(Working data begins)

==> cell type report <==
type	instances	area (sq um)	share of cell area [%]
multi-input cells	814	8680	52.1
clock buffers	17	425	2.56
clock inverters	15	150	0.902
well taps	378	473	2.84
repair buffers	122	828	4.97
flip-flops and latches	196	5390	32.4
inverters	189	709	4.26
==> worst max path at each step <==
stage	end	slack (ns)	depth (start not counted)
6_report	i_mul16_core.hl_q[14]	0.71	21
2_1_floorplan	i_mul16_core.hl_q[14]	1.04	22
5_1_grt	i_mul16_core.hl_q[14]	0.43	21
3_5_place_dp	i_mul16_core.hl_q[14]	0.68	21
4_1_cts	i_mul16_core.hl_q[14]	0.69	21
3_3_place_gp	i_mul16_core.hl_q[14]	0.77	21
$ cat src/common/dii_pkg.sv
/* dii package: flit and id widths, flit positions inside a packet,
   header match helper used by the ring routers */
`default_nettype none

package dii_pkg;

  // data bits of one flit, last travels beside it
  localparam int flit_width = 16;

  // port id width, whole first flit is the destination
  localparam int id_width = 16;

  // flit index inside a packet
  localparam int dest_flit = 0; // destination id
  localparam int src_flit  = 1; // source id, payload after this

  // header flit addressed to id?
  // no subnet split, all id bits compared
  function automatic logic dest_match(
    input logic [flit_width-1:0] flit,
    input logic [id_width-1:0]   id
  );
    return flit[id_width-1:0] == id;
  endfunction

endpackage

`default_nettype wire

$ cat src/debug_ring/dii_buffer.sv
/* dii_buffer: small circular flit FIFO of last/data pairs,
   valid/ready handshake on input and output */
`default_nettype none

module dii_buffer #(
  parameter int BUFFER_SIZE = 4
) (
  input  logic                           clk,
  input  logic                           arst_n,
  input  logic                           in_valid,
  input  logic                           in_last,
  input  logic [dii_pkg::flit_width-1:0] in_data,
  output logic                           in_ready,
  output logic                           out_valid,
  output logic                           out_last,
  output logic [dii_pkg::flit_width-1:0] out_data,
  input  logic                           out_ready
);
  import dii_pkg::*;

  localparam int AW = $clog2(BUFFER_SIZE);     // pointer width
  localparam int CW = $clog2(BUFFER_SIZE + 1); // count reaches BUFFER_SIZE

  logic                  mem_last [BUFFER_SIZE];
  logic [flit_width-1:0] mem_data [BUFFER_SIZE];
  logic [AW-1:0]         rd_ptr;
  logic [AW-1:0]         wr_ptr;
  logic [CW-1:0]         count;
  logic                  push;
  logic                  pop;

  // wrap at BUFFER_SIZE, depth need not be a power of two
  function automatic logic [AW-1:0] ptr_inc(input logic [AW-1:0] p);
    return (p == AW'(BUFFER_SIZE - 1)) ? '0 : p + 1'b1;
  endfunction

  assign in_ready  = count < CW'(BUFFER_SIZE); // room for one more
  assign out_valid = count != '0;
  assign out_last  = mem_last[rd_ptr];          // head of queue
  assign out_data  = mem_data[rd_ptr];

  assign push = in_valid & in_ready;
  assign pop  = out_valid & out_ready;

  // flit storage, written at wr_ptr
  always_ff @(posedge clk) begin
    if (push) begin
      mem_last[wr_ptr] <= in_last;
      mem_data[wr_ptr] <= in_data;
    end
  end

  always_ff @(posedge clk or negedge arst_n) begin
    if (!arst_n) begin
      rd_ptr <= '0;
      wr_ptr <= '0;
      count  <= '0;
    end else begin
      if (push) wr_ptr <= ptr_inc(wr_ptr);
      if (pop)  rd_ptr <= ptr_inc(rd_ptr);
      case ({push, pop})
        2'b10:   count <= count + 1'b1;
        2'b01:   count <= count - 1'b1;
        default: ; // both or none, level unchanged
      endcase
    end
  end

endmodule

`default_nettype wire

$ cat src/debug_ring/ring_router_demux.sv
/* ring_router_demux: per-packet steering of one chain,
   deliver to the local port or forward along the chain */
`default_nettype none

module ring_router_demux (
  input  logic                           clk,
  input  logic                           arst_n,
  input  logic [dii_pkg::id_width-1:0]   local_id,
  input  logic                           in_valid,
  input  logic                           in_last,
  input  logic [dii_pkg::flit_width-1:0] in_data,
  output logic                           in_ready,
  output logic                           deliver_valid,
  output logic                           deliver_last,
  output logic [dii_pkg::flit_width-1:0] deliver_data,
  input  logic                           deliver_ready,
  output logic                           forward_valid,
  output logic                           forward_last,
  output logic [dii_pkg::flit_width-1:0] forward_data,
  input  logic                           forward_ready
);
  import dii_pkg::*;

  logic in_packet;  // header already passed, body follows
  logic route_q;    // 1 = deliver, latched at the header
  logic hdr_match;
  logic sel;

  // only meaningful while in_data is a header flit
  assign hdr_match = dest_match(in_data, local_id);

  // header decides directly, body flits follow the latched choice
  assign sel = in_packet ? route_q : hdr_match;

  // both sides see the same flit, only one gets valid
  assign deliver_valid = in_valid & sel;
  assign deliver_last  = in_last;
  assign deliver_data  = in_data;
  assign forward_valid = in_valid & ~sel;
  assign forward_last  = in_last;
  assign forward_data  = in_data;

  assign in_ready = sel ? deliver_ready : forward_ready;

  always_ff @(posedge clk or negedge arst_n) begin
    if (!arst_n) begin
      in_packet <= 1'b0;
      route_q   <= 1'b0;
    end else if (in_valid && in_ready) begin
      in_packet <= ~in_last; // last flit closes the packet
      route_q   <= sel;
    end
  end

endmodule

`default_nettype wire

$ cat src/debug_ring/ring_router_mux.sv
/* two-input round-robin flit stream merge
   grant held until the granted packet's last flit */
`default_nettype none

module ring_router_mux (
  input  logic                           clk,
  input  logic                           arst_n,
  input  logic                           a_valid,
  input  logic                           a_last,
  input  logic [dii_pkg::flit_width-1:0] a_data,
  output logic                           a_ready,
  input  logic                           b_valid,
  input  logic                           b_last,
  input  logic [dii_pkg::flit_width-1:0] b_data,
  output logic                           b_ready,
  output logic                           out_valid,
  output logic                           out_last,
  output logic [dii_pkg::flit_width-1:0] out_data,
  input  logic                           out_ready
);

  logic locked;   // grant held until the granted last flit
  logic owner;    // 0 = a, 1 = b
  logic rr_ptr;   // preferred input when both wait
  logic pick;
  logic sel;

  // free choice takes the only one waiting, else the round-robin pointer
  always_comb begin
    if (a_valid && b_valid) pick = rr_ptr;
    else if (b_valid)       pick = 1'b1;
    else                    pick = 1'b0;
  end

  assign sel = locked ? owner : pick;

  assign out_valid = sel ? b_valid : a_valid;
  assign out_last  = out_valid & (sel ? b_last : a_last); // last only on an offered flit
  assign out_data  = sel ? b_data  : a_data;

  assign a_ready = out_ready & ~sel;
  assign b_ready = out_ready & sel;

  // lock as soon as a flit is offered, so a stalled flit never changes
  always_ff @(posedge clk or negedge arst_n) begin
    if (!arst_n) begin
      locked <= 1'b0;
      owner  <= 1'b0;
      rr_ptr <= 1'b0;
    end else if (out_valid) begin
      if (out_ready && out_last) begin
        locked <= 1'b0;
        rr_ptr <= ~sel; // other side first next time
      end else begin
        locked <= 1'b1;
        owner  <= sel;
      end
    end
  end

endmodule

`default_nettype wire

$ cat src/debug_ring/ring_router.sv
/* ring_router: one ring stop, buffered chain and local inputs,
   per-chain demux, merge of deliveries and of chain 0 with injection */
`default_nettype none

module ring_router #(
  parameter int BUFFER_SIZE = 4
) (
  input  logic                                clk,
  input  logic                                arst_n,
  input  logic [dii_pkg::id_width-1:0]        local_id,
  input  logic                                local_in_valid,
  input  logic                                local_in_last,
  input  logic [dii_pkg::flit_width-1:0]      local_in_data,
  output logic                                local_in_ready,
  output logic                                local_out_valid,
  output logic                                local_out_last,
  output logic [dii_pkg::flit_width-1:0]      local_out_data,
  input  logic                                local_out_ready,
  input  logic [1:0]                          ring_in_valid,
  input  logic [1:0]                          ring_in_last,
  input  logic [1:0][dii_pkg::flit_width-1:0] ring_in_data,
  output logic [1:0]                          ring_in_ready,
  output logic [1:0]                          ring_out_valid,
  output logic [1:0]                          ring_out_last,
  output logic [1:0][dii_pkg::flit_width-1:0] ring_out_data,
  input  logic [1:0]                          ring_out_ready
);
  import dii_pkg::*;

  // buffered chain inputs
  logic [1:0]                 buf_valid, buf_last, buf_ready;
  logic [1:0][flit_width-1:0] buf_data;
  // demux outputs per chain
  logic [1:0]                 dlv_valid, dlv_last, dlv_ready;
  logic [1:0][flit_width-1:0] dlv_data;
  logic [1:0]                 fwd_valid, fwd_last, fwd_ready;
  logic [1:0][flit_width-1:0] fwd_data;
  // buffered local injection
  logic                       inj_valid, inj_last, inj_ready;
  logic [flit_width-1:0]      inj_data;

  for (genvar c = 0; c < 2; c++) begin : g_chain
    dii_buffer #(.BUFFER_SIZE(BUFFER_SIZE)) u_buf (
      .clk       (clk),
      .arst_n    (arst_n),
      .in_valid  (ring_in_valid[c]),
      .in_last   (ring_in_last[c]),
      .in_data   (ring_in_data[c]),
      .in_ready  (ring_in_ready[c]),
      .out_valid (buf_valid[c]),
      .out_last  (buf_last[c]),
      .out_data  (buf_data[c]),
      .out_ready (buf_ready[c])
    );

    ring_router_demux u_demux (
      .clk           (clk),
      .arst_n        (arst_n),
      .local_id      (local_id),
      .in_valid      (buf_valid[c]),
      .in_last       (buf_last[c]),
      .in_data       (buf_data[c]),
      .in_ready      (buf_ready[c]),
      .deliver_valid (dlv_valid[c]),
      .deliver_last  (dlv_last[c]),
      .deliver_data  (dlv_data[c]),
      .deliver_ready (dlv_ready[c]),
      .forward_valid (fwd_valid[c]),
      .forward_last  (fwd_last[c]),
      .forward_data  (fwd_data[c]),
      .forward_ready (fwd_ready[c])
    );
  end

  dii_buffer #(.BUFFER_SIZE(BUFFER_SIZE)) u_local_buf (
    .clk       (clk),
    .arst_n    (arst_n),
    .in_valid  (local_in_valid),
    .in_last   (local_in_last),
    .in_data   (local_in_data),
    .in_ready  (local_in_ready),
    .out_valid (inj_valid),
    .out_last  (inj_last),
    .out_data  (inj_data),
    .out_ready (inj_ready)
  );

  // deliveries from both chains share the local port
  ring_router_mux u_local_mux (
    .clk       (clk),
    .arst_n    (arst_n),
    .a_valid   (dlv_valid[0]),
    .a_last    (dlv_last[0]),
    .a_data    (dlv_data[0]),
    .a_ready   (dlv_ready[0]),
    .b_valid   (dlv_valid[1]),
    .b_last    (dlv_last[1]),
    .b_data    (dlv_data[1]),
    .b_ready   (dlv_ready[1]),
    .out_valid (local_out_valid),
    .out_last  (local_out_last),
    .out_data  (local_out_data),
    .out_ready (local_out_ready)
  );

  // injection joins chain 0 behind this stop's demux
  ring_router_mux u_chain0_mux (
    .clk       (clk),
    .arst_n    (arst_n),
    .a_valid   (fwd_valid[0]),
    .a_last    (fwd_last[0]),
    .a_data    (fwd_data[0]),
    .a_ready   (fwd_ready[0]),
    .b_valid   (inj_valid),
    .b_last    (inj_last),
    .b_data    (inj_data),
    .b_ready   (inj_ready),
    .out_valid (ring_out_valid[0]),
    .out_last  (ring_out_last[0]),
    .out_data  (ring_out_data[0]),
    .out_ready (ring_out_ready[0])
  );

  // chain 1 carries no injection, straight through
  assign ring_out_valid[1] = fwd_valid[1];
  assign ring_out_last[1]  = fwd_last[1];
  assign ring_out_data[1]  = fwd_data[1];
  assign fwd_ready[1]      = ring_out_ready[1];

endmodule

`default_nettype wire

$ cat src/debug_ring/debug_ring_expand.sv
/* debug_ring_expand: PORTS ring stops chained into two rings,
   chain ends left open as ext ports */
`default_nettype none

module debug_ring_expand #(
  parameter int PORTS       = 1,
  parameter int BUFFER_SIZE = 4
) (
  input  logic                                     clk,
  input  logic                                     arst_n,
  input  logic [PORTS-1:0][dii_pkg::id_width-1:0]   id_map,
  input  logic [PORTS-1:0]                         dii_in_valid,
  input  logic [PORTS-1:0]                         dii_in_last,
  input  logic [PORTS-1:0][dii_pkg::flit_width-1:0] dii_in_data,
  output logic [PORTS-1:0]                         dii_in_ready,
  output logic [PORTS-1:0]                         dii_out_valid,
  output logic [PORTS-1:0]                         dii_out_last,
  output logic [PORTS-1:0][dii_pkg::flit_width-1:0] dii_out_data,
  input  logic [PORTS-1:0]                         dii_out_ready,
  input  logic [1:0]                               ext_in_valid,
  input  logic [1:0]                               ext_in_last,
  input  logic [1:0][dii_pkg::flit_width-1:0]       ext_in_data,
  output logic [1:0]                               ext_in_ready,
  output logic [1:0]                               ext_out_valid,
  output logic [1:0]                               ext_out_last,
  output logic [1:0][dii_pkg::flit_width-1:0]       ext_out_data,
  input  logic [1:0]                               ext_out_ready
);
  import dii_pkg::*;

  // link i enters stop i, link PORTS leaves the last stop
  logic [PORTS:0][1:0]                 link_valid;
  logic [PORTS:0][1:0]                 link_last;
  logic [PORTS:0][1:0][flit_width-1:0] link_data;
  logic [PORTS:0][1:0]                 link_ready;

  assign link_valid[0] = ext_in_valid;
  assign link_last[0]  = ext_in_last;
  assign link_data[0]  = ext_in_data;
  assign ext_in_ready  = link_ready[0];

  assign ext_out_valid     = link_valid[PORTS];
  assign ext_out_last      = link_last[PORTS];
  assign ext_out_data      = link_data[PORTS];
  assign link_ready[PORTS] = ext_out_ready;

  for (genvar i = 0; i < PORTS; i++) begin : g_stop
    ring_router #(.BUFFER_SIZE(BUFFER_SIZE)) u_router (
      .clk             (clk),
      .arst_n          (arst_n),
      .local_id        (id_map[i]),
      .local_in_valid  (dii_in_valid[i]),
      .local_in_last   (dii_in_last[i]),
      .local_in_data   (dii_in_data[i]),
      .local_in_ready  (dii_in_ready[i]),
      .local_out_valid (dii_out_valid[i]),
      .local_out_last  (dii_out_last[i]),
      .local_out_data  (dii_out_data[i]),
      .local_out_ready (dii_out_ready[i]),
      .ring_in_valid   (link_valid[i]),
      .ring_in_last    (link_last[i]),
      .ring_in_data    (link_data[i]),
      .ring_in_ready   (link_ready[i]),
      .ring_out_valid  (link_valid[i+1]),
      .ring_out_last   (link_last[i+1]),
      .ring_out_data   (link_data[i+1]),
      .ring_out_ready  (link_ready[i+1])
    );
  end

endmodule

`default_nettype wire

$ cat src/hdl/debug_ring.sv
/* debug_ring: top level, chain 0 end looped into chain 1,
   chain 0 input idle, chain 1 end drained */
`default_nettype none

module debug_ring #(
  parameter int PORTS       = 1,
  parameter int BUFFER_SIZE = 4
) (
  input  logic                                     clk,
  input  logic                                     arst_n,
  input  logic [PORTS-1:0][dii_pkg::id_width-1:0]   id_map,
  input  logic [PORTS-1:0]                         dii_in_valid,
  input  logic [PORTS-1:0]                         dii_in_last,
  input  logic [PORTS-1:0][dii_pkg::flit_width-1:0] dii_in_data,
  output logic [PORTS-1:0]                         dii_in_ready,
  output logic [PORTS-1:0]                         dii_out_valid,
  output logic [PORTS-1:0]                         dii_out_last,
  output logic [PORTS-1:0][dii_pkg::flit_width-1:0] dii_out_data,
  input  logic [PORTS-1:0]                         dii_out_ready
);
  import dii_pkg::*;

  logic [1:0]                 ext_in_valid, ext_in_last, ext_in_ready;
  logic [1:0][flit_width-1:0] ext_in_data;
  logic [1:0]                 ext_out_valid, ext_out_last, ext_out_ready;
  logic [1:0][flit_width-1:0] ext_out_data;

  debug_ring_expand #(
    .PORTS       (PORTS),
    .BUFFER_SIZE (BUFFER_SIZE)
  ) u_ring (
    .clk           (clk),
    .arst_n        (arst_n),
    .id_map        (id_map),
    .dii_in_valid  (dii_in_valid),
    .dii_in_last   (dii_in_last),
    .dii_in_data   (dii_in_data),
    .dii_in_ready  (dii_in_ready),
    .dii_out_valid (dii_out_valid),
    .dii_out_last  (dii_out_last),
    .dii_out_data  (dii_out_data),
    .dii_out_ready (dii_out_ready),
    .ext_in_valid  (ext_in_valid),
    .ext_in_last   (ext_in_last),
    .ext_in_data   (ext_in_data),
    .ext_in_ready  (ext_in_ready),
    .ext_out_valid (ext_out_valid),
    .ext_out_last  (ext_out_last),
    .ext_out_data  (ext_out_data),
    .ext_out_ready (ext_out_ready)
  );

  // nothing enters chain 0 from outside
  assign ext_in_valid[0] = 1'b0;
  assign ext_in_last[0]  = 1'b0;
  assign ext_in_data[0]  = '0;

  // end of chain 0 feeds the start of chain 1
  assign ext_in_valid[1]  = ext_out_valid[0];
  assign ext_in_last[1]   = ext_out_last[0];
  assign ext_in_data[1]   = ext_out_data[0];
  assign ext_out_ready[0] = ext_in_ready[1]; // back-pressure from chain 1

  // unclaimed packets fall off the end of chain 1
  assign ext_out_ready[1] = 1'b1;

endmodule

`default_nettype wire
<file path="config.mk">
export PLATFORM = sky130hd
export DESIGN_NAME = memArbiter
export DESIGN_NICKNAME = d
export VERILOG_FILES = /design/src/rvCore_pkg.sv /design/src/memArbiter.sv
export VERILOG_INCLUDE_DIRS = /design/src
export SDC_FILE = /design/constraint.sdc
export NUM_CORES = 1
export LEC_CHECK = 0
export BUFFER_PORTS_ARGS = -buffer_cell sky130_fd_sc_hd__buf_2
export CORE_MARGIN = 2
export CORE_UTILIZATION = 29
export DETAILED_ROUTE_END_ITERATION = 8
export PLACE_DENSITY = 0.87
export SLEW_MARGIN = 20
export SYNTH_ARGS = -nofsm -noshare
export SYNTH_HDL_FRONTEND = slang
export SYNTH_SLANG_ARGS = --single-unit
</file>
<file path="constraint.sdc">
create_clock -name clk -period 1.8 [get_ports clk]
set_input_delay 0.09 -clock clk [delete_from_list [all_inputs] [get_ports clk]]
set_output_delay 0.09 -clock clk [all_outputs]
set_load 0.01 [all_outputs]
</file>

(Working data ends)

» Task instructions
Some of the data mentions "push". Copy every line where it does.

» Solution
  logic                  push;
  assign push = in_valid & in_ready;
    if (push) begin
      if (push) wr_ptr <= ptr_inc(wr_ptr);
      case ({push, pop})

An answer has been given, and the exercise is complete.